<<<<
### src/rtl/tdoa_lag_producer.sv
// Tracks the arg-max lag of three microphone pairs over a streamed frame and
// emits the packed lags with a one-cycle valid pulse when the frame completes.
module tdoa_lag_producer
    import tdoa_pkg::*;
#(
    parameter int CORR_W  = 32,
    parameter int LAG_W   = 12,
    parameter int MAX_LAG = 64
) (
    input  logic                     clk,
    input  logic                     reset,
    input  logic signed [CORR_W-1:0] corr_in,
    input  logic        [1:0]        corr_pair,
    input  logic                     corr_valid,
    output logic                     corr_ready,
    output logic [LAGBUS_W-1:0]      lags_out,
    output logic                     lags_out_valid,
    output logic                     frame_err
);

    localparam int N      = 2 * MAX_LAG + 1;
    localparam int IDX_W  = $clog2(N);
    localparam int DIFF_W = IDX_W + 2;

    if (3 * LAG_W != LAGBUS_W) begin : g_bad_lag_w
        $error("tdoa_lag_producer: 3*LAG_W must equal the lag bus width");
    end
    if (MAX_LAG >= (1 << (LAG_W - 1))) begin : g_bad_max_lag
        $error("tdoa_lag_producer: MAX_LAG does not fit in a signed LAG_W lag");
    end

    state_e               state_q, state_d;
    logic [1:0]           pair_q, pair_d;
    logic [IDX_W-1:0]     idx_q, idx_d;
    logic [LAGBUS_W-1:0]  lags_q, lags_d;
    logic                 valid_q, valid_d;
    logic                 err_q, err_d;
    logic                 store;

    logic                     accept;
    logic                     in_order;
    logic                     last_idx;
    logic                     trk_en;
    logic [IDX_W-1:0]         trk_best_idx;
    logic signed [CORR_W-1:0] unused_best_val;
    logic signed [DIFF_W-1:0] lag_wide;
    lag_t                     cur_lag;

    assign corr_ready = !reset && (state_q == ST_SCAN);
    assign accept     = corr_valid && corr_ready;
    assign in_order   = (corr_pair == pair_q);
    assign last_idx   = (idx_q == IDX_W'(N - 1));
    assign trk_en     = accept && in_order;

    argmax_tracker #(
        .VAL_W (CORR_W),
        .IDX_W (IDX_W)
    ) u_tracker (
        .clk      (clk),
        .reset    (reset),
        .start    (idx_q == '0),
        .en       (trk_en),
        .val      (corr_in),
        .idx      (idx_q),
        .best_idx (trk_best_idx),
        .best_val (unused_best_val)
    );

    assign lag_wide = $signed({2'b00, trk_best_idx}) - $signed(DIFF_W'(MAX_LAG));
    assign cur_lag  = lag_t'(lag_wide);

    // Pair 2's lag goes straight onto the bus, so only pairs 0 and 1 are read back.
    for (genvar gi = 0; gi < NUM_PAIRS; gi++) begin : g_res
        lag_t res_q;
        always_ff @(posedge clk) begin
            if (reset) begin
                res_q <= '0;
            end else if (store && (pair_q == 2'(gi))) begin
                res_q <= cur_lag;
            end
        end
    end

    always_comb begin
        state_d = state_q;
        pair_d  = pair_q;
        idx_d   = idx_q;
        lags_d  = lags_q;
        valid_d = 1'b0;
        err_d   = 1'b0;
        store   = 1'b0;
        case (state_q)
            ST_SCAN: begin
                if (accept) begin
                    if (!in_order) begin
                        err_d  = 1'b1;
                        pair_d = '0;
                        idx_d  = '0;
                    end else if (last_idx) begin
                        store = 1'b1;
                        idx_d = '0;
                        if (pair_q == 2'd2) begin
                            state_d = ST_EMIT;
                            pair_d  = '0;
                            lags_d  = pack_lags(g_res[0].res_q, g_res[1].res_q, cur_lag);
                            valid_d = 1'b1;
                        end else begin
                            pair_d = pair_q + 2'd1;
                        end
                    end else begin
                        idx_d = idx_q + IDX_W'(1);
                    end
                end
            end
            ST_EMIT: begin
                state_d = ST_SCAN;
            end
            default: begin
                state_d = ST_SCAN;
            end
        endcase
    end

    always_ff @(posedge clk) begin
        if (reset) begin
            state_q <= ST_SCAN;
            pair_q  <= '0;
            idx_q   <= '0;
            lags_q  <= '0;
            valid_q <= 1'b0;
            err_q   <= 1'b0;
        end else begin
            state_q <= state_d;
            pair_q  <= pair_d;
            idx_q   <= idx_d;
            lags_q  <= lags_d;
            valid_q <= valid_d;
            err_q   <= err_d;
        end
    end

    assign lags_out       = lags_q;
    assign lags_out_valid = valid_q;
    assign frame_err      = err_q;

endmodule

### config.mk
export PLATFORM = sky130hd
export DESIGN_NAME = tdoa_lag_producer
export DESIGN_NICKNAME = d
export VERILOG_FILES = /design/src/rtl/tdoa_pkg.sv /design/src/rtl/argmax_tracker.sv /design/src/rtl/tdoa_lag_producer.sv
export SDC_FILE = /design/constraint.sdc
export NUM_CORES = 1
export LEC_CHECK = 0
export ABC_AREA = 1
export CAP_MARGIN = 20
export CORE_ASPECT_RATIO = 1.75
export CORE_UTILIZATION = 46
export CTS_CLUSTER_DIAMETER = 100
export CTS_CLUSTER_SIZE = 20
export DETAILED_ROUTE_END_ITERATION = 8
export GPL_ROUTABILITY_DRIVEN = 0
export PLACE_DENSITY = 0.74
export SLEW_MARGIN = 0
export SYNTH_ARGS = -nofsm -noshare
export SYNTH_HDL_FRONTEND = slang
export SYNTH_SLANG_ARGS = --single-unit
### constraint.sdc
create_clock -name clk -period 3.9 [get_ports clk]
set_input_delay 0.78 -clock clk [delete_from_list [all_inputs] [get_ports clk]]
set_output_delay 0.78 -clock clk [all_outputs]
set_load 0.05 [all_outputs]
>>>>
<<<<
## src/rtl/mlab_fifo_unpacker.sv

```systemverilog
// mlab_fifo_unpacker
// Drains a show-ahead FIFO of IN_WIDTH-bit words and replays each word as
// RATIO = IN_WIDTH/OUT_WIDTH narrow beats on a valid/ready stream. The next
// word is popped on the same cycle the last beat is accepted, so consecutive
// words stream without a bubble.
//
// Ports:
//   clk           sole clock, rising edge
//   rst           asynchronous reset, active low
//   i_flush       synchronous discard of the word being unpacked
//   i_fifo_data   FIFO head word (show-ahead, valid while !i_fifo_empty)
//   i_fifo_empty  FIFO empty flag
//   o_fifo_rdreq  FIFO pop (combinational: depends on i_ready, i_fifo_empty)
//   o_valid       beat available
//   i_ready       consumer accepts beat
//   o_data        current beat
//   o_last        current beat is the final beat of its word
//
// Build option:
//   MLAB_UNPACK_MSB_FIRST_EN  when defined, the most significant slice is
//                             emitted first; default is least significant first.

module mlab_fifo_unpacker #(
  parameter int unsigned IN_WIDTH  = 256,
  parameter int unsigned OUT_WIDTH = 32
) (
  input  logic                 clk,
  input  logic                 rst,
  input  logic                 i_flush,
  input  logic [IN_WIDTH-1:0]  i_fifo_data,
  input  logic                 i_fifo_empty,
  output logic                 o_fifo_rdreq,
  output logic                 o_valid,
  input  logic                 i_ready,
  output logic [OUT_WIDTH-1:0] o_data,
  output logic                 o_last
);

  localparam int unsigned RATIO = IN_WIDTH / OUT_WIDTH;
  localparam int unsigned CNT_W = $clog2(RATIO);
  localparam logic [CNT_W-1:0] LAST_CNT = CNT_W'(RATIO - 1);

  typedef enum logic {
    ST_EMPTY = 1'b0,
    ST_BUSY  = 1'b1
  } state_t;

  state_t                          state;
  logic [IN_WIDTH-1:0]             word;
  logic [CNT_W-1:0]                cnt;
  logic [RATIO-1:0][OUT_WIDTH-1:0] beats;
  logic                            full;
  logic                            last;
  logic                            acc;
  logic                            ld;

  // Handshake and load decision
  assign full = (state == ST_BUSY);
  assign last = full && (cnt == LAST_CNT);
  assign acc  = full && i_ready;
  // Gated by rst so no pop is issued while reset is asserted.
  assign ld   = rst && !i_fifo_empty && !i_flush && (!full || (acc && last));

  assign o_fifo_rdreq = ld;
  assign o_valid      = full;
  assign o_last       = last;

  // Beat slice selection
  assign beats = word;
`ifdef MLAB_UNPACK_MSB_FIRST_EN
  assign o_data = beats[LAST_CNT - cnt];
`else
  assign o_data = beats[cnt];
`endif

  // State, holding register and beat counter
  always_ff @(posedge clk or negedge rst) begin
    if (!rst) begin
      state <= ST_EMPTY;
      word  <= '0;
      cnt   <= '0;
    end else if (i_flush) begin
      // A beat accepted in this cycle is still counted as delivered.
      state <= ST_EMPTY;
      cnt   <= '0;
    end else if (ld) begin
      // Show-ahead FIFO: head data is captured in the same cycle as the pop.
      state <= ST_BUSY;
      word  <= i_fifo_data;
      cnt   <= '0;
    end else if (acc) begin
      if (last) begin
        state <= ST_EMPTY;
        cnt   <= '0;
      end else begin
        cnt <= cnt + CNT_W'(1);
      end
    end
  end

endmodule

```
>>>>
<<<<
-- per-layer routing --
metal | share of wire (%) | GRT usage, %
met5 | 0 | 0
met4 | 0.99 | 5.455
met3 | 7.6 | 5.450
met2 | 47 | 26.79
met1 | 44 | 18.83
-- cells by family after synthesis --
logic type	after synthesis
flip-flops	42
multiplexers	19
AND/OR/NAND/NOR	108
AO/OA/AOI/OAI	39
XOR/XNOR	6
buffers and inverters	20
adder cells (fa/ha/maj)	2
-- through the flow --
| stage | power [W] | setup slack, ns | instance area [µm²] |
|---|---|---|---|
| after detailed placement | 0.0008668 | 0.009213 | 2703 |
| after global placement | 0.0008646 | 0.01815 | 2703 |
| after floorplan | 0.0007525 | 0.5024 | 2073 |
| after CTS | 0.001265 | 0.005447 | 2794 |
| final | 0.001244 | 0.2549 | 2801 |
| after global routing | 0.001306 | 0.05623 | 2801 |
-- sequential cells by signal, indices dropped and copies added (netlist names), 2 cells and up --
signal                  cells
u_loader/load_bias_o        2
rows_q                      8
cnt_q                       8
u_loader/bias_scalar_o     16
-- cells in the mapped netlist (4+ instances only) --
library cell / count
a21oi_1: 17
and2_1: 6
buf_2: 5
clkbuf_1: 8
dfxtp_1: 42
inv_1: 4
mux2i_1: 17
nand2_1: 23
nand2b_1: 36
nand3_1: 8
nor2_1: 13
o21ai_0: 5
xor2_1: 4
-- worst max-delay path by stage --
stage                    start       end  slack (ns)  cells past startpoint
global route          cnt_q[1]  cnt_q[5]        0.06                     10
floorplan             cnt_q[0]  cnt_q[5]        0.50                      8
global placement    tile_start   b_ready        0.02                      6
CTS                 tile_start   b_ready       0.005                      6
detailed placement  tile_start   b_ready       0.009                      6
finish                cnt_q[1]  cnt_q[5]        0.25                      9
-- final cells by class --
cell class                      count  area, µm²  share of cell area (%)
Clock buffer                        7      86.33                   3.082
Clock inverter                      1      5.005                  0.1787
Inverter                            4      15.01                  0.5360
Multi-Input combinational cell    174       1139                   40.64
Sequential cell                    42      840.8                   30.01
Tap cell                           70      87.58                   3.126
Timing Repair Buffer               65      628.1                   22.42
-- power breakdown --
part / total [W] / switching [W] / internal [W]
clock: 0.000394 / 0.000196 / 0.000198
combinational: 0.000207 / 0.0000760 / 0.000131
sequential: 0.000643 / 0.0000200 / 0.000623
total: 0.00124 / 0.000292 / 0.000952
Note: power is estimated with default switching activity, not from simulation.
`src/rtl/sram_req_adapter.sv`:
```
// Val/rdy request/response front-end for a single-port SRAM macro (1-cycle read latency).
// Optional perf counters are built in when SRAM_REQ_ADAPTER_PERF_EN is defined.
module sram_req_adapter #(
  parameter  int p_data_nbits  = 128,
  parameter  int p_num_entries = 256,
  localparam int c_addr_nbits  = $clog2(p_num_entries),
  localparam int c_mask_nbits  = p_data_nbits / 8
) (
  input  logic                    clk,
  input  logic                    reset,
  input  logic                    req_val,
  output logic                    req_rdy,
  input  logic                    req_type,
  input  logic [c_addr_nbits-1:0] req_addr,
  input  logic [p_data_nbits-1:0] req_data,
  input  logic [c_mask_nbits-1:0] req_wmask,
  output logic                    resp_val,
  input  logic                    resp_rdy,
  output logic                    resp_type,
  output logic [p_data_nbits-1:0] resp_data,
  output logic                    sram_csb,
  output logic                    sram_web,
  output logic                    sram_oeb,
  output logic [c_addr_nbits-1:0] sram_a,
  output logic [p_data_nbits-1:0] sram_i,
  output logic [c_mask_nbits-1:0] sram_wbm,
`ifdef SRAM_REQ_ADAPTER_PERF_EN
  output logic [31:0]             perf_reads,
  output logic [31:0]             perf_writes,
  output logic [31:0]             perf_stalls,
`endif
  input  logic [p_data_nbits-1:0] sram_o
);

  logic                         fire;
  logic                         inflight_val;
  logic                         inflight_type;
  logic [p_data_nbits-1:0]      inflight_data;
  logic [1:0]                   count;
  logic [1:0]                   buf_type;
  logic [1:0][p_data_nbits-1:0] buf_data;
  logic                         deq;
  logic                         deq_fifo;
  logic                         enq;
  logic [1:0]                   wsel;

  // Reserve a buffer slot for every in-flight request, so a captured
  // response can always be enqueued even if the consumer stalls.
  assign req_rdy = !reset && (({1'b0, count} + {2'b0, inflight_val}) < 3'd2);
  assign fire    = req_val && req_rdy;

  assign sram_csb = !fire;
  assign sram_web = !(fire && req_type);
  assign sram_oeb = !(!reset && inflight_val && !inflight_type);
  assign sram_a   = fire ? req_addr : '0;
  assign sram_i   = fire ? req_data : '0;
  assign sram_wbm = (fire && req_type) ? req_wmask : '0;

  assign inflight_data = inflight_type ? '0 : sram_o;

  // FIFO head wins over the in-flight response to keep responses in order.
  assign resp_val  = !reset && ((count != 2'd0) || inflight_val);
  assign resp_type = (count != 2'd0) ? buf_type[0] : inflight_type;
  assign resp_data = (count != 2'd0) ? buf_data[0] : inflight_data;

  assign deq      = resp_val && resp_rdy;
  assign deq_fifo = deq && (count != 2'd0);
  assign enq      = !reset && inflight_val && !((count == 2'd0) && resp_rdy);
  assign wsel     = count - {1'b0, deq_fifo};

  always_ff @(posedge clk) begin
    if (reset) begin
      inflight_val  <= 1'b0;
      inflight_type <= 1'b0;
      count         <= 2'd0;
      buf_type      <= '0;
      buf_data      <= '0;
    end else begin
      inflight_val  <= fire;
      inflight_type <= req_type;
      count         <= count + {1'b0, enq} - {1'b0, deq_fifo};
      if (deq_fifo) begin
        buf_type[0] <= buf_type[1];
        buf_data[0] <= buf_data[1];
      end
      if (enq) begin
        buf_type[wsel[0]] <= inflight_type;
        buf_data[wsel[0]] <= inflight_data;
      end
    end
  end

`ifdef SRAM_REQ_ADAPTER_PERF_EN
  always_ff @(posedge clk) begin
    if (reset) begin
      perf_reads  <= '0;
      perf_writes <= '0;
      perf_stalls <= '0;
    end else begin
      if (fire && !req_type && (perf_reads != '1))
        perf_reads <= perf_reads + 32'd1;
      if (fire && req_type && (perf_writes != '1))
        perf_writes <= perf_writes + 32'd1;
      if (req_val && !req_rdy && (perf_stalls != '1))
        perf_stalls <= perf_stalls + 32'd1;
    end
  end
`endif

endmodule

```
>>>>
**What you will do**
Only the lines holding "routing" are wanted, so copy each of them from the material.

**Problem solution**
-- per-layer routing --
| after global routing | 0.001306 | 0.05623 | 2801 |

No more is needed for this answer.